EDITORS PICK
Using writing instruments with portable ink supply existed for over one hundred years before Waterman decided to improve it. The earliest people to invent fountain pens discovered that the hollow channel of a bird’s feather had a natural ink reserve. They tried recreating this when they built a pen, hoping it would hold more ink and not require constant re-dipping.
However, feathers and pens are different. Filling a long, thin rubber reservoir with ink and adding a metal ‘nib’ at the bottom did not create a smooth writing instrument. M. Bion, a Frenchman, designed the oldest known fountain pen in 1702.
Peregrine Williamson, a Baltimore shoemaker, was the first to receive an American patent for such a pen in 1809. John Sheaffer followed him by receiving a British patent in 1819 for attempting to mass manufacture a half-quill-half-metal pen. In 1831, John Jacob Parker patented the first self-filling fountain pen. These also faced ink spills like Waterman and had impracticalities, making them hard to sell.

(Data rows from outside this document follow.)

### src/rtl/branch_resolver.sv
// branch_resolver: execute-side checker for fetch branch predictions.
// Queues every prediction fetch issues, compares the oldest one against the
// resolved outcome, and on a miss pulses o_mispredict with the redirect PC
// while flushing all younger predictions.
// Optional macro BRANCH_STATS_EN adds saturating resolve/mispredict counters.
module branch_resolver #(
    parameter int ADDR_WIDTH = 16,
    parameter int DEPTH      = 4
) (
    input  logic                  i_sys_clk,
    input  logic                  i_sys_rstn,
    input  logic                  i_push,
    input  logic [ADDR_WIDTH-1:0] i_push_pc,
    input  logic                  i_push_taken,
    input  logic [ADDR_WIDTH-1:0] i_push_target,
    input  logic                  i_resolve,
    input  logic                  i_resolve_taken,
    input  logic [ADDR_WIDTH-1:0] i_resolve_target,
    output logic                  o_mispredict,
    output logic [ADDR_WIDTH-1:0] o_correct_pc,
    output logic                  o_full,
    output logic                  o_empty,
    output logic                  o_err
`ifdef BRANCH_STATS_EN
    ,
    output logic [15:0]           o_stat_resolved,
    output logic [15:0]           o_stat_mispredicts
`endif
);

    localparam int PTR_W = $clog2(DEPTH);

    typedef enum logic {RUN = 1'b0, REDIRECT = 1'b1} state_t;

    typedef struct packed {
        logic [ADDR_WIDTH-1:0] fallthrough;
        logic                  taken;
        logic [ADDR_WIDTH-1:0] target;
    } entry_t;

    state_t                state_q, state_d;
    logic [PTR_W:0]        wr_ptr_q, wr_ptr_d;
    logic [PTR_W:0]        rd_ptr_q, rd_ptr_d;
    logic [ADDR_WIDTH-1:0] correct_pc_q, correct_pc_d;
    logic                  err_q, err_d;
    entry_t                mem_q [DEPTH];

    entry_t                head;
    entry_t                new_entry;
    logic                  full, empty;
    logic                  res_acc, mis, pop, do_push;

    // Extra wrap bit distinguishes full from empty when the indices match.
    assign empty = (wr_ptr_q == rd_ptr_q);
    assign full  = (wr_ptr_q[PTR_W] != rd_ptr_q[PTR_W]) &&
                   (wr_ptr_q[PTR_W-1:0] == rd_ptr_q[PTR_W-1:0]);
    assign head  = mem_q[rd_ptr_q[PTR_W-1:0]];

    assign new_entry.fallthrough = i_push_pc + 1'b1;
    assign new_entry.taken       = i_push_taken;
    assign new_entry.target      = i_push_target;

    // Only the RUN state accepts resolves; the head must exist.
    assign res_acc = i_resolve && !empty && (state_q == RUN);
    assign mis     = res_acc &&
                     ((head.taken != i_resolve_taken) ||
                      (head.taken && i_resolve_taken && (head.target != i_resolve_target)));
    assign pop     = res_acc && !mis;
    // A push younger than a mispredicting branch is wrong-path and dropped.
    assign do_push = i_push && (state_q == RUN) && !mis && (!full || pop);

    // Next-state: controller, pointers, redirect PC and sticky error.
    always_comb begin
        state_d      = RUN;
        wr_ptr_d     = wr_ptr_q;
        rd_ptr_d     = rd_ptr_q;
        correct_pc_d = correct_pc_q;
        err_d        = err_q;

        if (state_q == REDIRECT) begin
            if (i_resolve) err_d = 1'b1;
        end else begin
            if (i_resolve && empty) err_d = 1'b1;
            if (i_push && full && !pop && !mis) err_d = 1'b1;
        end

        if (mis) begin
            state_d      = REDIRECT;
            rd_ptr_d     = wr_ptr_q;
            correct_pc_d = i_resolve_taken ? i_resolve_target : head.fallthrough;
        end else begin
            if (pop)     rd_ptr_d = rd_ptr_q + 1'b1;
            if (do_push) wr_ptr_d = wr_ptr_q + 1'b1;
        end
    end

    // Control registers; reset discards entries and any pending redirect.
    always_ff @(posedge i_sys_clk or negedge i_sys_rstn) begin
        if (!i_sys_rstn) begin
            state_q      <= RUN;
            wr_ptr_q     <= '0;
            rd_ptr_q     <= '0;
            correct_pc_q <= '0;
            err_q        <= 1'b0;
        end else begin
            state_q      <= state_d;
            wr_ptr_q     <= wr_ptr_d;
            rd_ptr_q     <= rd_ptr_d;
            correct_pc_q <= correct_pc_d;
            err_q        <= err_d;
        end
    end

    // Prediction storage; validity is tracked purely by the pointers.
    always_ff @(posedge i_sys_clk) begin
        if (do_push) mem_q[wr_ptr_q[PTR_W-1:0]] <= new_entry;
    end

    // The REDIRECT state lasts exactly one cycle, so it is the pulse itself.
    assign o_mispredict = (state_q == REDIRECT);
    assign o_correct_pc = correct_pc_q;
    assign o_full       = full;
    assign o_empty      = empty;
    assign o_err        = err_q;

`ifdef BRANCH_STATS_EN
    logic [15:0] stat_res_q, stat_mis_q;

    // Saturating event counters.
    always_ff @(posedge i_sys_clk or negedge i_sys_rstn) begin
        if (!i_sys_rstn) begin
            stat_res_q <= '0;
            stat_mis_q <= '0;
        end else begin
            if (res_acc && stat_res_q != 16'hFFFF) stat_res_q <= stat_res_q + 1'b1;
            if (mis && stat_mis_q != 16'hFFFF)     stat_mis_q <= stat_mis_q + 1'b1;
        end
    end

    assign o_stat_resolved    = stat_res_q;
    assign o_stat_mispredicts = stat_mis_q;
`endif

endmodule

People in the early 19th century used an eyedropper to fill the reservoir. By 1915, most pens had self-filling soft and flexible rubber sacs. When refilling these pens, an internal plate squeezed the reservoirs flat. All you had to do was insert the pen nib into the ink bottle and squeeze. This released the pressure on the internal plate to fill up the ink sac, drawing in a fresh supply of ink.